Protection against SIV in Rhesus Macaques Using Albumin and CD4-Based Vector-Mediated Gene Transfer

Mol Ther Methods Clin Dev. 2020 May 8;17:1088-1096. doi: 10.1016/j.omtm.2020.04.019. eCollection 2020 Jun 12.

Abstract

Antibody-like molecules were evaluated with potent simian immunodeficiency virus (SIV) neutralizing properties (immunoadhesins) that were delivered by a recombinant adeno-associated virus (rAAV) vector in the SIV-infected rhesus macaque model. When injected intramuscularly into the host, the vector directs in vivo production of the transgenes with antibody-like binding properties that lead to serum neutralizing activity against SIV. To extend the half-life of the immunoadhesins, rhesus cluster of differentiation 4 (CD4) and a single-chain antibody (4L6) were fused with albumin molecules, and these constructs were tested in our model of SIV infection.
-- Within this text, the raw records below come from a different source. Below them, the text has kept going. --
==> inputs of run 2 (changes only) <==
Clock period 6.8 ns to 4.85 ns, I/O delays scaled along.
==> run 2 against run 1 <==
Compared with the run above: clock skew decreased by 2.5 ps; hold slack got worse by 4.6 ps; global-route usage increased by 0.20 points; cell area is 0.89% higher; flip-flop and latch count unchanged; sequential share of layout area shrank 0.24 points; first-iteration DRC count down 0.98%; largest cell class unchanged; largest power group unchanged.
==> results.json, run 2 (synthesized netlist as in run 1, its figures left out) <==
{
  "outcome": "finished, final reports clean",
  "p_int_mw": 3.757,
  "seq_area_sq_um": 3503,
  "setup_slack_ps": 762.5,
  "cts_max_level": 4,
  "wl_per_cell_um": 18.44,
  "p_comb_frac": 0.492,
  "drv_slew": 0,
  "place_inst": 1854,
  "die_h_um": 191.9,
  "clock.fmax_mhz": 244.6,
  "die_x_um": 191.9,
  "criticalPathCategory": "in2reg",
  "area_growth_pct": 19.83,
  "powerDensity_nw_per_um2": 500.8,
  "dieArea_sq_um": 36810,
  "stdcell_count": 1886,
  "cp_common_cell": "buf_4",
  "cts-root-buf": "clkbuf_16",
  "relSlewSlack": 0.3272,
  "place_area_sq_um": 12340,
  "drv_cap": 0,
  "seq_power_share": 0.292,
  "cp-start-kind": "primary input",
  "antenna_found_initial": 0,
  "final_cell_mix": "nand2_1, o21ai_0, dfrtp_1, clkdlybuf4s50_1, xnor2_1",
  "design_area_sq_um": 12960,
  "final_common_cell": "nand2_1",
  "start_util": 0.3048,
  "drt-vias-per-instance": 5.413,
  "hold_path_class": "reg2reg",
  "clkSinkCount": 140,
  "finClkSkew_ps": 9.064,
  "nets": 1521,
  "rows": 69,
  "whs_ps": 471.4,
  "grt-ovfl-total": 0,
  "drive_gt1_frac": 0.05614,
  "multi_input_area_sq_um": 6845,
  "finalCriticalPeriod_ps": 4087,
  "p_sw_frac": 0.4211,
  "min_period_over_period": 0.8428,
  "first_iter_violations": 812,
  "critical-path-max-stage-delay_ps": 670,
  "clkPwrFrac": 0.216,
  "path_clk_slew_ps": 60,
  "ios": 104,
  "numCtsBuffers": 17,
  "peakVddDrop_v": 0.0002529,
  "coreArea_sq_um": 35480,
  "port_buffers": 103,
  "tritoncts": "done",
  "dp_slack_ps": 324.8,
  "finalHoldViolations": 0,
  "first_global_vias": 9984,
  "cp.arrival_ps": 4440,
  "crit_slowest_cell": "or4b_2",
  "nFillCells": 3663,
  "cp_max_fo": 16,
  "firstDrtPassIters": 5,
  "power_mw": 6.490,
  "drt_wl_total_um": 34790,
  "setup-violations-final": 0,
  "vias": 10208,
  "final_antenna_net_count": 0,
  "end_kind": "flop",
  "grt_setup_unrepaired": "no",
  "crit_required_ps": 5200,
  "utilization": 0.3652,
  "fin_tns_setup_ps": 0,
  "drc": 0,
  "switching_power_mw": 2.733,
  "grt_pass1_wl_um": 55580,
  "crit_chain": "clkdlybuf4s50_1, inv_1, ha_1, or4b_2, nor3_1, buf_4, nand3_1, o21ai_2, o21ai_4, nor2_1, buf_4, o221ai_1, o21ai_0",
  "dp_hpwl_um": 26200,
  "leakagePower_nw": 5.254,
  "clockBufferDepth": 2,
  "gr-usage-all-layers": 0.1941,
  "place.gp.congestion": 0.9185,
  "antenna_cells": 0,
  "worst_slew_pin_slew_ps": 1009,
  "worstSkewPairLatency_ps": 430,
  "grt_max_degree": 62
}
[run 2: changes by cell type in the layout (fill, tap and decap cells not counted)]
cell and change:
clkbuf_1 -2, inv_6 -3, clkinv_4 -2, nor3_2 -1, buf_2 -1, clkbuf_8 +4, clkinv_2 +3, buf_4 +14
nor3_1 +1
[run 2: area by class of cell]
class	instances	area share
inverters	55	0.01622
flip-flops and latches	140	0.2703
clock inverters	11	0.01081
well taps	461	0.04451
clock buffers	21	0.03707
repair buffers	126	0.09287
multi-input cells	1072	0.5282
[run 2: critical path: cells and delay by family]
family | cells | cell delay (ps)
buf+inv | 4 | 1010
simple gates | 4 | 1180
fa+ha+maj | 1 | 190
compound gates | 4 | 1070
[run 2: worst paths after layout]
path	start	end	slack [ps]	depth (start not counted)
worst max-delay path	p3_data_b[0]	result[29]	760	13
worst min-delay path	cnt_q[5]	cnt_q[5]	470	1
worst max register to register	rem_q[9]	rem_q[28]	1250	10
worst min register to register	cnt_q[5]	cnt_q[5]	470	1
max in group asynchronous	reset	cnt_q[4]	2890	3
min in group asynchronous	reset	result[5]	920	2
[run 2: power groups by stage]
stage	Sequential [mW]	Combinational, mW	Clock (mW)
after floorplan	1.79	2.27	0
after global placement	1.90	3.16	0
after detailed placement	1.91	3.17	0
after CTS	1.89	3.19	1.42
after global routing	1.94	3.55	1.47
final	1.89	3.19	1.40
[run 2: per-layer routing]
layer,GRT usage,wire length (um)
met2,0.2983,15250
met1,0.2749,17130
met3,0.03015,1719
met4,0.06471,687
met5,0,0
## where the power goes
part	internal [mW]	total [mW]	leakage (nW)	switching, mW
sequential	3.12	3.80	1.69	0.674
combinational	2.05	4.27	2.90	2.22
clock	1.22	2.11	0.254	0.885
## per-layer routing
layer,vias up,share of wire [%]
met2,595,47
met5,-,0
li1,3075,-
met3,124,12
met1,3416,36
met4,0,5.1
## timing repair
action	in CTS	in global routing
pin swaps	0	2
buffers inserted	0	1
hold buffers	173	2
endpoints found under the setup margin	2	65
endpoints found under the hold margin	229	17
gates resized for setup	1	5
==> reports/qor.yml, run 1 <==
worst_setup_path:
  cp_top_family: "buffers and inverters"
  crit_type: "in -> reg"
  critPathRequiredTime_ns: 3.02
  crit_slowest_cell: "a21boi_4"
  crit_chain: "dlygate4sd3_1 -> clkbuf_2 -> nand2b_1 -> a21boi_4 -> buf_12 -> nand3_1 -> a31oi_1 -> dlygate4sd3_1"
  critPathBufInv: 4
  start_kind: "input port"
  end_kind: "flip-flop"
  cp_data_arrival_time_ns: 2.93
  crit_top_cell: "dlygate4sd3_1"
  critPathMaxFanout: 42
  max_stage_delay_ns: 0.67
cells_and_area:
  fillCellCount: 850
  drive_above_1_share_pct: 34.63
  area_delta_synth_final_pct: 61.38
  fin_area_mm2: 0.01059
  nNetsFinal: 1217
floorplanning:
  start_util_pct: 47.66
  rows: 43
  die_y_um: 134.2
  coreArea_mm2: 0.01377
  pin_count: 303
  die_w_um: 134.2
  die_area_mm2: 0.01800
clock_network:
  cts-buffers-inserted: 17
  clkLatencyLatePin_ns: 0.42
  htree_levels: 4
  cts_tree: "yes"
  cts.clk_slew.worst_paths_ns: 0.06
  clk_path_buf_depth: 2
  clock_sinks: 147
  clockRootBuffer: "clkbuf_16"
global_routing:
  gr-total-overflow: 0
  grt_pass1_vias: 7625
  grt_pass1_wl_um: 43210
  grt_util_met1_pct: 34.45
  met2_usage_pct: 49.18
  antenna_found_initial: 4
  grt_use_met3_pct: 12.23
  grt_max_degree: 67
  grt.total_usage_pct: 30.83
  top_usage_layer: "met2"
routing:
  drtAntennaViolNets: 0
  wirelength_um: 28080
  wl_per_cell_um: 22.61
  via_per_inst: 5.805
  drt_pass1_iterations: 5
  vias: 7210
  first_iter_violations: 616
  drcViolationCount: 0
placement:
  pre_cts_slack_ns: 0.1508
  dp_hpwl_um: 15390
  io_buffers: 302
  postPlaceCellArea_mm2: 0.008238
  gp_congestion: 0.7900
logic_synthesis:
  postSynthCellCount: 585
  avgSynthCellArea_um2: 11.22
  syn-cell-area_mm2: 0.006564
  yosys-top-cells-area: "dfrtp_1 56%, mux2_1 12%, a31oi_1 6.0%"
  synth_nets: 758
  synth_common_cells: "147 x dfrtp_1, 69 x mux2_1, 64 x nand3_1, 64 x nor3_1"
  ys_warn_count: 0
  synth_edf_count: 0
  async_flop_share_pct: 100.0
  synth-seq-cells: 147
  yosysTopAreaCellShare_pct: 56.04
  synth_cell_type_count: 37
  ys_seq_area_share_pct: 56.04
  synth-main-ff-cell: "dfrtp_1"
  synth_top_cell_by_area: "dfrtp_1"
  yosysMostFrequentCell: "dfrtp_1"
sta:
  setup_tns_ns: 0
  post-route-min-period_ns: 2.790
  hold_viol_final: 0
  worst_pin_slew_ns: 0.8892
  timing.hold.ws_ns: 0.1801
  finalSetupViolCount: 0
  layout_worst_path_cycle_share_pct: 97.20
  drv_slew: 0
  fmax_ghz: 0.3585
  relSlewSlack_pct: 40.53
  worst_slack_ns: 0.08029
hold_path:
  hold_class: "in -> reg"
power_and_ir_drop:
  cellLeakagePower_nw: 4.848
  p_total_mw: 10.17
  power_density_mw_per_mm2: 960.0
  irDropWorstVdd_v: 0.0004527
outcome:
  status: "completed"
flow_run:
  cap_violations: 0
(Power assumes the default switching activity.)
## src/rtl/pipe_pkg.sv

```systemverilog
// Shared constants for the EX/MEM boundary: branch opcodes, stage FSM
// encoding and the default squash depth.
package pipe_pkg;

    localparam logic [5:0] OP_BEQ = 6'b000100;
    localparam logic [5:0] OP_BNE = 6'b000101;
    localparam logic [5:0] OP_BEV = 6'b001010;

    typedef enum logic {
        ST_RUN   = 1'b0,
        ST_FLUSH = 1'b1
    } state_t;

    localparam int FLUSH_DEPTH_DEFAULT = 2;

endpackage

```

## src/rtl/ex_mem_branch_stage_if.sv

```systemverilog
// ALU output bundle handed from the execute stage to the EX/MEM boundary.
// The ALU drives the master side; the pipeline register consumes the slave side.
interface ex_mem_branch_stage_if;

    logic        ex_valid;
    logic [5:0]  ex_opcod;
    logic [31:0] ex_pc;
    logic [31:0] ex_offset;
    logic [31:0] ex_result;
    logic [31:0] ex_result2;
    logic        ex_zeroflag;
    logic        ex_notequalflag;
    logic        ex_evenflag;
    logic [4:0]  ex_rd;
    logic        ex_regwrite;
    logic        ex_memread;
    logic        ex_memwrite;
    logic [31:0] ex_store_data;

    modport master (
        output ex_valid, ex_opcod, ex_pc, ex_offset, ex_result, ex_result2,
               ex_zeroflag, ex_notequalflag, ex_evenflag, ex_rd,
               ex_regwrite, ex_memread, ex_memwrite, ex_store_data
    );

    modport slave (
        input  ex_valid, ex_opcod, ex_pc, ex_offset, ex_result, ex_result2,
               ex_zeroflag, ex_notequalflag, ex_evenflag, ex_rd,
               ex_regwrite, ex_memread, ex_memwrite, ex_store_data
    );

endinterface

```

## src/rtl/branch_resolve.sv

```systemverilog
// Combinational branch decode: turns opcode plus ALU flags into a taken
// decision and computes the word-offset redirect target.
module branch_resolve
    import pipe_pkg::*;
(
    input  logic [5:0]  opcod,
    input  logic [31:0] pc,
    input  logic [31:0] offset,
    input  logic        zeroflag,
    input  logic        notequalflag,
    input  logic        evenflag,
    output logic        taken,
    output logic [31:0] target
);

    always_comb begin
        taken = 1'b0;
        case (opcod)
            OP_BEQ:  taken = zeroflag;
            OP_BNE:  taken = notequalflag;
            OP_BEV:  taken = evenflag;
            default: taken = 1'b0;
        endcase
    end

    // Offset is in words; the add wraps modulo 2^32 by construction.
    assign target = pc + 32'd4 + (offset << 2);

endmodule

```

## src/rtl/ex_mem_branch_stage.sv

```systemverilog
// EX/MEM pipeline register with branch resolution, PC redirect and a
// wrong-path squash window counted in incoming instructions.
module ex_mem_branch_stage
    import pipe_pkg::*;
#(
    parameter int FLUSH_DEPTH = FLUSH_DEPTH_DEFAULT,
    parameter int CNT_W       = 16
) (
    input  logic                  clk,
    input  logic                  reset,
    input  logic                  stall,
    ex_mem_branch_stage_if.slave  ex,
    output logic                  mem_valid,
    output logic [31:0]           mem_result,
    output logic [31:0]           mem_result2,
    output logic [4:0]            mem_rd,
    output logic                  mem_regwrite,
    output logic                  mem_memread,
    output logic                  mem_memwrite,
    output logic [31:0]           mem_store_data,
    output logic                  branch_taken,
    output logic [31:0]           branch_target,
    output logic                  flushing,
    output logic [CNT_W-1:0]      taken_count
);

    localparam logic [2:0] FLUSH_LOAD = 3'(FLUSH_DEPTH);

    state_t      state, state_next;
    logic [2:0]  flush_cnt, flush_cnt_next;
    logic        accept;
    logic        take_branch;
    logic        br_taken;
    logic [31:0] br_target;

    branch_resolve u_resolve (
        .opcod        (ex.ex_opcod),
        .pc           (ex.ex_pc),
        .offset       (ex.ex_offset),
        .zeroflag     (ex.ex_zeroflag),
        .notequalflag (ex.ex_notequalflag),
        .evenflag     (ex.ex_evenflag),
        .taken        (br_taken),
        .target       (br_target)
    );

    always_ff @(posedge clk or posedge reset) begin
        if (reset) begin
            state     <= ST_RUN;
            flush_cnt <= 3'd0;
        end else if (!stall) begin
            state     <= state_next;
            flush_cnt <= flush_cnt_next;
        end
    end

    // The squash window only advances on valid instructions, never on bubbles.
    always_comb begin
        state_next     = state;
        flush_cnt_next = flush_cnt;
        case (state)
            ST_RUN: begin
                if (take_branch) begin
                    state_next     = ST_FLUSH;
                    flush_cnt_next = FLUSH_LOAD;
                end
            end
            ST_FLUSH: begin
                if (ex.ex_valid) begin
                    flush_cnt_next = flush_cnt - 3'd1;
                    if (flush_cnt == 3'd1) begin
                        state_next = ST_RUN;
                    end
                end
            end
            default: state_next = ST_RUN;
        endcase
    end

    always_comb begin
        accept      = ex.ex_valid && !stall && (state == ST_RUN);
        take_branch = accept && br_taken;
        flushing    = (state == ST_FLUSH);
    end

    always_ff @(posedge clk or posedge reset) begin
        if (reset) begin
            mem_valid      <= 1'b0;
            mem_result     <= '0;
            mem_result2    <= '0;
            mem_rd         <= '0;
            mem_regwrite   <= 1'b0;
            mem_memread    <= 1'b0;
            mem_memwrite   <= 1'b0;
            mem_store_data <= '0;
            branch_taken   <= 1'b0;
            branch_target  <= '0;
            taken_count    <= '0;
        end else if (!stall) begin
            mem_valid    <= accept;
            mem_regwrite <= accept && ex.ex_regwrite;
            mem_memread  <= accept && ex.ex_memread;
            mem_memwrite <= accept && ex.ex_memwrite;
            branch_taken <= take_branch;
            if (accept) begin
                mem_result     <= ex.ex_result;
                mem_result2    <= ex.ex_result2;
                mem_rd         <= ex.ex_rd;
                mem_store_data <= ex.ex_store_data;
            end
            if (take_branch) begin
                branch_target <= br_target;
                taken_count   <= taken_count + 1'b1;
            end
        end
    end

endmodule
```

## src/flat_wrapper.sv

```systemverilog
// flat-port wrapper written by rule: the top's interface ports become plain ports
module ex_mem_branch_stage_flat import pipe_pkg::*;
#(
    parameter int FLUSH_DEPTH = FLUSH_DEPTH_DEFAULT,
    parameter int CNT_W       = 16
)
  (clk, reset, stall, mem_valid, mem_result, mem_result2, mem_rd, mem_regwrite, mem_memread, mem_memwrite, mem_store_data, branch_taken, branch_target, flushing, taken_count, ex_ex_valid, ex_ex_opcod, ex_ex_pc, ex_ex_offset, ex_ex_result, ex_ex_result2, ex_ex_zeroflag, ex_ex_notequalflag, ex_ex_evenflag, ex_ex_rd, ex_ex_regwrite, ex_ex_memread, ex_ex_memwrite, ex_ex_store_data);
  ex_mem_branch_stage_if ex_i ();
  input  logic clk;
  input  logic reset;
  input  logic stall;
  output logic mem_valid;
  output logic [31:0] mem_result;
  output logic [31:0] mem_result2;
  output logic [4:0] mem_rd;
  output logic mem_regwrite;
  output logic mem_memread;
  output logic mem_memwrite;
  output logic [31:0] mem_store_data;
  output logic branch_taken;
  output logic [31:0] branch_target;
  output logic flushing;
  output logic [CNT_W-1:0] taken_count;
  input wire logic [$bits(ex_i.ex_valid)-1:0] ex_ex_valid;
  input wire logic [$bits(ex_i.ex_opcod)-1:0] ex_ex_opcod;
  input wire logic [$bits(ex_i.ex_pc)-1:0] ex_ex_pc;
  input wire logic [$bits(ex_i.ex_offset)-1:0] ex_ex_offset;
  input wire logic [$bits(ex_i.ex_result)-1:0] ex_ex_result;
  input wire logic [$bits(ex_i.ex_result2)-1:0] ex_ex_result2;
  input wire logic [$bits(ex_i.ex_zeroflag)-1:0] ex_ex_zeroflag;
  input wire logic [$bits(ex_i.ex_notequalflag)-1:0] ex_ex_notequalflag;
  input wire logic [$bits(ex_i.ex_evenflag)-1:0] ex_ex_evenflag;
  input wire logic [$bits(ex_i.ex_rd)-1:0] ex_ex_rd;
  input wire logic [$bits(ex_i.ex_regwrite)-1:0] ex_ex_regwrite;
  input wire logic [$bits(ex_i.ex_memread)-1:0] ex_ex_memread;
  input wire logic [$bits(ex_i.ex_memwrite)-1:0] ex_ex_memwrite;
  input wire logic [$bits(ex_i.ex_store_data)-1:0] ex_ex_store_data;
  assign ex_i.ex_valid = ex_ex_valid;
  assign ex_i.ex_opcod = ex_ex_opcod;
  assign ex_i.ex_pc = ex_ex_pc;
  assign ex_i.ex_offset = ex_ex_offset;
  assign ex_i.ex_result = ex_ex_result;
  assign ex_i.ex_result2 = ex_ex_result2;
  assign ex_i.ex_zeroflag = ex_ex_zeroflag;
  assign ex_i.ex_notequalflag = ex_ex_notequalflag;
  assign ex_i.ex_evenflag = ex_ex_evenflag;
  assign ex_i.ex_rd = ex_ex_rd;
  assign ex_i.ex_regwrite = ex_ex_regwrite;
  assign ex_i.ex_memread = ex_ex_memread;
  assign ex_i.ex_memwrite = ex_ex_memwrite;
  assign ex_i.ex_store_data = ex_ex_store_data;
  ex_mem_branch_stage #(.FLUSH_DEPTH(FLUSH_DEPTH), .CNT_W(CNT_W)) u_core (.clk(clk), .reset(reset), .stall(stall), .ex(ex_i), .mem_valid(mem_valid), .mem_result(mem_result), .mem_result2(mem_result2), .mem_rd(mem_rd), .mem_regwrite(mem_regwrite), .mem_memread(mem_memread), .mem_memwrite(mem_memwrite), .mem_store_data(mem_store_data), .branch_taken(branch_taken), .branch_target(branch_target), .flushing(flushing), .taken_count(taken_count));
endmodule
```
Antibody-based immunoadhesins provided high serum neutralizing titers against the original SIV strain. CD4-based immunoadhesins provided a wider spectrum of neutralization against different SIV strains in comparison to antibody-based therapeutics and had the potential to protect against high viral challenging doses. Although the albumin-antibody fusion immunoadhesin provided strong and prolonged protection of the immunized animals against SIV challenge, the albumin-CD4 fusion altered the specificity and decreased the overall protection effectiveness of the immunoadhesin in comparison to the antibody-based molecules. Albumin-based immunoadhesins increase in vivo longevity of the immune protection; however, they present challenges likely linked to the induction of anti-immunoadhesin antibodies.

Keywords: CD4 immunoadhesins; HIV; Immunodhesins; SIV; adeno-associated virus; albumin; broad cross-protection; immunoprophylaxis.